- _Task instructions_:
All entries below are to be retyped in full, precisely as they appear.
Segment Start: Input material
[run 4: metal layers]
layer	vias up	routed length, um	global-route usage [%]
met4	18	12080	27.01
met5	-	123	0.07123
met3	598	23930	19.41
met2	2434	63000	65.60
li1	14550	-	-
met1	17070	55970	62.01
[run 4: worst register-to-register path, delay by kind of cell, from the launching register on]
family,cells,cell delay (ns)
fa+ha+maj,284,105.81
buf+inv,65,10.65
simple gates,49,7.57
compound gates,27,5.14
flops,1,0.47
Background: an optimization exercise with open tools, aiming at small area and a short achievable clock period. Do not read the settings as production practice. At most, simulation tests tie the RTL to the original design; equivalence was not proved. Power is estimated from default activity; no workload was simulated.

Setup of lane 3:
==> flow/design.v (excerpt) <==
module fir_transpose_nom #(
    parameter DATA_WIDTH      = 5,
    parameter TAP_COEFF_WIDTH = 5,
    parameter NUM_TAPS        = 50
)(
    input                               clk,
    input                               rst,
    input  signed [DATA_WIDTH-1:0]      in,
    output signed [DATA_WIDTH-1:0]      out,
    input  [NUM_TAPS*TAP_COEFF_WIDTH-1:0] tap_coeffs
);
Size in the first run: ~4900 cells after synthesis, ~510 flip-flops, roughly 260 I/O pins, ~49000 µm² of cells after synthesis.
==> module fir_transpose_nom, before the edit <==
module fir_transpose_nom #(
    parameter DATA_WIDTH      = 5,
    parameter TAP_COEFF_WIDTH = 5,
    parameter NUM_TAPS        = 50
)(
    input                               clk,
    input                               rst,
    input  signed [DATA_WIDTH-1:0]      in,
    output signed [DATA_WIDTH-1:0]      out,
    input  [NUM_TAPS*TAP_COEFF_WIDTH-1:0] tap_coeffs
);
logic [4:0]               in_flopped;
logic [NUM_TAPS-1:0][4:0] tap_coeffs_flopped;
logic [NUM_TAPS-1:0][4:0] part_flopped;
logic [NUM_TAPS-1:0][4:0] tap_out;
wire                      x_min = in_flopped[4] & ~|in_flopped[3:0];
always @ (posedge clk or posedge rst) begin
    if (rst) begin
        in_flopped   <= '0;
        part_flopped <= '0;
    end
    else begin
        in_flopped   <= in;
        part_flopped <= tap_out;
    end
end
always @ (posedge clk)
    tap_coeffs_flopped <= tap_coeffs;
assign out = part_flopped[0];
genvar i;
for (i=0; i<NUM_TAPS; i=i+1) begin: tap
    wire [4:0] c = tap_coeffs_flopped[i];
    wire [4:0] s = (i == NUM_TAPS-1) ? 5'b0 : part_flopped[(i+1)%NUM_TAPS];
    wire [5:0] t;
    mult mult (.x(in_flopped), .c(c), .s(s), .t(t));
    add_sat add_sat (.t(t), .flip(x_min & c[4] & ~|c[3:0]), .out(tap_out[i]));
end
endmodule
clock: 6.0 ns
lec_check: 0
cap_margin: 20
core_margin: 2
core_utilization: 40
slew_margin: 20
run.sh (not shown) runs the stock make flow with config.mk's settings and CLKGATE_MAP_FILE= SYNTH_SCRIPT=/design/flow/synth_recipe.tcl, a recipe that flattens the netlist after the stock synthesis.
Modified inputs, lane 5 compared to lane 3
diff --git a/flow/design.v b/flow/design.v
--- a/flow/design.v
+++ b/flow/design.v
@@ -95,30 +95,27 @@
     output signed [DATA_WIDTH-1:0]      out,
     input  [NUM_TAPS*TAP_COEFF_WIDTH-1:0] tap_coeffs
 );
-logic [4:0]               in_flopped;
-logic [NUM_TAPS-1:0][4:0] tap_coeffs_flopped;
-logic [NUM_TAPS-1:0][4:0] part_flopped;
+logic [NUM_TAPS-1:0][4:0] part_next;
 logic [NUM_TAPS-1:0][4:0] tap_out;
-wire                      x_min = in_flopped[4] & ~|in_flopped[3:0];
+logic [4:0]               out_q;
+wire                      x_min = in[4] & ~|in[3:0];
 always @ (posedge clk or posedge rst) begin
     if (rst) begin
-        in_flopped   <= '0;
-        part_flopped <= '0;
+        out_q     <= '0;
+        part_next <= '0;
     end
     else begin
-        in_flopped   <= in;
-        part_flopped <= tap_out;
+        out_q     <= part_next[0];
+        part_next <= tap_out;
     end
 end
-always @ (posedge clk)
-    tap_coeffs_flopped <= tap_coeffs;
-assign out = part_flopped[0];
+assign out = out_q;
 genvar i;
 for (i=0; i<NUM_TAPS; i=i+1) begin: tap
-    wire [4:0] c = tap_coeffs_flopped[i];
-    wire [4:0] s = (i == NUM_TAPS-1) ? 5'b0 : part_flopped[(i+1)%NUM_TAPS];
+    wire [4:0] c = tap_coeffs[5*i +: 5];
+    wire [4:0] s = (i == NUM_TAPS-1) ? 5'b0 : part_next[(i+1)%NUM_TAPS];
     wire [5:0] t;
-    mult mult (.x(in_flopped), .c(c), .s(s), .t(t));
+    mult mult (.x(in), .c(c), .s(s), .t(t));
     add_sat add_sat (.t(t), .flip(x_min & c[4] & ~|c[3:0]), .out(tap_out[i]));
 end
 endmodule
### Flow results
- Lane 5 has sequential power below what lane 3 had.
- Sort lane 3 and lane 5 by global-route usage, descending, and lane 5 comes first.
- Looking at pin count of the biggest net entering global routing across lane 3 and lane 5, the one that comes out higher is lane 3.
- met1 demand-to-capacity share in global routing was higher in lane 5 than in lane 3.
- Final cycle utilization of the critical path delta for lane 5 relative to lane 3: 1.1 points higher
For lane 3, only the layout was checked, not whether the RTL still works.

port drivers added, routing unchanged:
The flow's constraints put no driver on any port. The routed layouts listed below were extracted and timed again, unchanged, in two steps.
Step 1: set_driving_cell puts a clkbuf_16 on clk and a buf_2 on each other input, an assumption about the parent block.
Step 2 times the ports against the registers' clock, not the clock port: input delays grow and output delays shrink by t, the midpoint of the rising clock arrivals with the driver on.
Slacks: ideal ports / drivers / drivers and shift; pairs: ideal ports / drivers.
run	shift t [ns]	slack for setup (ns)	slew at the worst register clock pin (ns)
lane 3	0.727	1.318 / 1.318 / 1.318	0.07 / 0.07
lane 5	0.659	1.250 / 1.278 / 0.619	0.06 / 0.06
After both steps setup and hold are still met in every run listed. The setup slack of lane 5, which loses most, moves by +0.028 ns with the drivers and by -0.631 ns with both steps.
Segment End: Input material
- _Exercise solution_:
[run 4: metal layers]
layer	vias up	routed length, um	global-route usage [%]
met4	18	12080	27.01
met5	-	123	0.07123
met3	598	23930	19.41
met2	2434	63000	65.60
li1	14550	-	-
met1	17070	55970	62.01
[run 4: worst register-to-register path, delay by kind of cell, from the launching register on]
family,cells,cell delay (ns)
fa+ha+maj,284,105.81
buf+inv,65,10.65
simple gates,49,7.57
compound gates,27,5.14
flops,1,0.47
Background: an optimization exercise with open tools, aiming at small area and a short achievable clock period. Do not read the settings as production practice. At most, simulation tests tie the RTL to the original design; equivalence was not proved. Power is estimated from default activity; no workload was simulated.

Setup of lane 3:
==> flow/design.v (excerpt) <==
module fir_transpose_nom #(
    parameter DATA_WIDTH      = 5,
    parameter TAP_COEFF_WIDTH = 5,
    parameter NUM_TAPS        = 50
)(
    input                               clk,
    input                               rst,
    input  signed [DATA_WIDTH-1:0]      in,
    output signed [DATA_WIDTH-1:0]      out,
    input  [NUM_TAPS*TAP_COEFF_WIDTH-1:0] tap_coeffs
);
Size in the first run: ~4900 cells after synthesis, ~510 flip-flops, roughly 260 I/O pins, ~49000 µm² of cells after synthesis.
==> module fir_transpose_nom, before the edit <==
module fir_transpose_nom #(
    parameter DATA_WIDTH      = 5,
    parameter TAP_COEFF_WIDTH = 5,
    parameter NUM_TAPS        = 50
)(
    input                               clk,
    input                               rst,
    input  signed [DATA_WIDTH-1:0]      in,
    output signed [DATA_WIDTH-1:0]      out,
    input  [NUM_TAPS*TAP_COEFF_WIDTH-1:0] tap_coeffs
);
logic [4:0]               in_flopped;
logic [NUM_TAPS-1:0][4:0] tap_coeffs_flopped;
logic [NUM_TAPS-1:0][4:0] part_flopped;
logic [NUM_TAPS-1:0][4:0] tap_out;
wire                      x_min = in_flopped[4] & ~|in_flopped[3:0];
always @ (posedge clk or posedge rst) begin
    if (rst) begin
        in_flopped   <= '0;
        part_flopped <= '0;
    end
    else begin
        in_flopped   <= in;
        part_flopped <= tap_out;
    end
end
always @ (posedge clk)
    tap_coeffs_flopped <= tap_coeffs;
assign out = part_flopped[0];
genvar i;
for (i=0; i<NUM_TAPS; i=i+1) begin: tap
    wire [4:0] c = tap_coeffs_flopped[i];
    wire [4:0] s = (i == NUM_TAPS-1) ? 5'b0 : part_flopped[(i+1)%NUM_TAPS];
    wire [5:0] t;
    mult mult (.x(in_flopped), .c(c), .s(s), .t(t));
    add_sat add_sat (.t(t), .flip(x_min & c[4] & ~|c[3:0]), .out(tap_out[i]));
end
endmodule
clock: 6.0 ns
lec_check: 0
cap_margin: 20
core_margin: 2
core_utilization: 40
slew_margin: 20
run.sh (not shown) runs the stock make flow with config.mk's settings and CLKGATE_MAP_FILE= SYNTH_SCRIPT=/design/flow/synth_recipe.tcl, a recipe that flattens the netlist after the stock synthesis.
Modified inputs, lane 5 compared to lane 3
diff --git a/flow/design.v b/flow/design.v
--- a/flow/design.v
+++ b/flow/design.v
@@ -95,30 +95,27 @@
     output signed [DATA_WIDTH-1:0]      out,
     input  [NUM_TAPS*TAP_COEFF_WIDTH-1:0] tap_coeffs
 );
-logic [4:0]               in_flopped;
-logic [NUM_TAPS-1:0][4:0] tap_coeffs_flopped;
-logic [NUM_TAPS-1:0][4:0] part_flopped;
+logic [NUM_TAPS-1:0][4:0] part_next;
 logic [NUM_TAPS-1:0][4:0] tap_out;
-wire                      x_min = in_flopped[4] & ~|in_flopped[3:0];
+logic [4:0]               out_q;
+wire                      x_min = in[4] & ~|in[3:0];
 always @ (posedge clk or posedge rst) begin
     if (rst) begin
-        in_flopped   <= '0;
-        part_flopped <= '0;
+        out_q     <= '0;
+        part_next <= '0;
     end
     else begin
-        in_flopped   <= in;
-        part_flopped <= tap_out;
+        out_q     <= part_next[0];
+        part_next <= tap_out;
     end
 end
-always @ (posedge clk)
-    tap_coeffs_flopped <= tap_coeffs;
-assign out = part_flopped[0];
+assign out = out_q;
 genvar i;
 for (i=0; i<NUM_TAPS; i=i+1) begin: tap
-    wire [4:0] c = tap_coeffs_flopped[i];
-    wire [4:0] s = (i == NUM_TAPS-1) ? 5'b0 : part_flopped[(i+1)%NUM_TAPS];
+    wire [4:0] c = tap_coeffs[5*i +: 5];
+    wire [4:0] s = (i == NUM_TAPS-1) ? 5'b0 : part_next[(i+1)%NUM_TAPS];
     wire [5:0] t;
-    mult mult (.x(in_flopped), .c(c), .s(s), .t(t));
+    mult mult (.x(in), .c(c), .s(s), .t(t));
     add_sat add_sat (.t(t), .flip(x_min & c[4] & ~|c[3:0]), .out(tap_out[i]));
 end
 endmodule
### Flow results
- Lane 5 has sequential power below what lane 3 had.
- Sort lane 3 and lane 5 by global-route usage, descending, and lane 5 comes first.
- Looking at pin count of the biggest net entering global routing across lane 3 and lane 5, the one that comes out higher is lane 3.
- met1 demand-to-capacity share in global routing was higher in lane 5 than in lane 3.
- Final cycle utilization of the critical path delta for lane 5 relative to lane 3: 1.1 points higher
For lane 3, only the layout was checked, not whether the RTL still works.

port drivers added, routing unchanged:
The flow's constraints put no driver on any port. The routed layouts listed below were extracted and timed again, unchanged, in two steps.
Step 1: set_driving_cell puts a clkbuf_16 on clk and a buf_2 on each other input, an assumption about the parent block.
Step 2 times the ports against the registers' clock, not the clock port: input delays grow and output delays shrink by t, the midpoint of the rising clock arrivals with the driver on.
Slacks: ideal ports / drivers / drivers and shift; pairs: ideal ports / drivers.
run	shift t [ns]	slack for setup (ns)	slew at the worst register clock pin (ns)
lane 3	0.727	1.318 / 1.318 / 1.318	0.07 / 0.07
lane 5	0.659	1.250 / 1.278 / 0.619	0.06 / 0.06
After both steps setup and hold are still met in every run listed. The setup slack of lane 5, which loses most, moves by +0.028 ns with the drivers and by -0.631 ns with both steps.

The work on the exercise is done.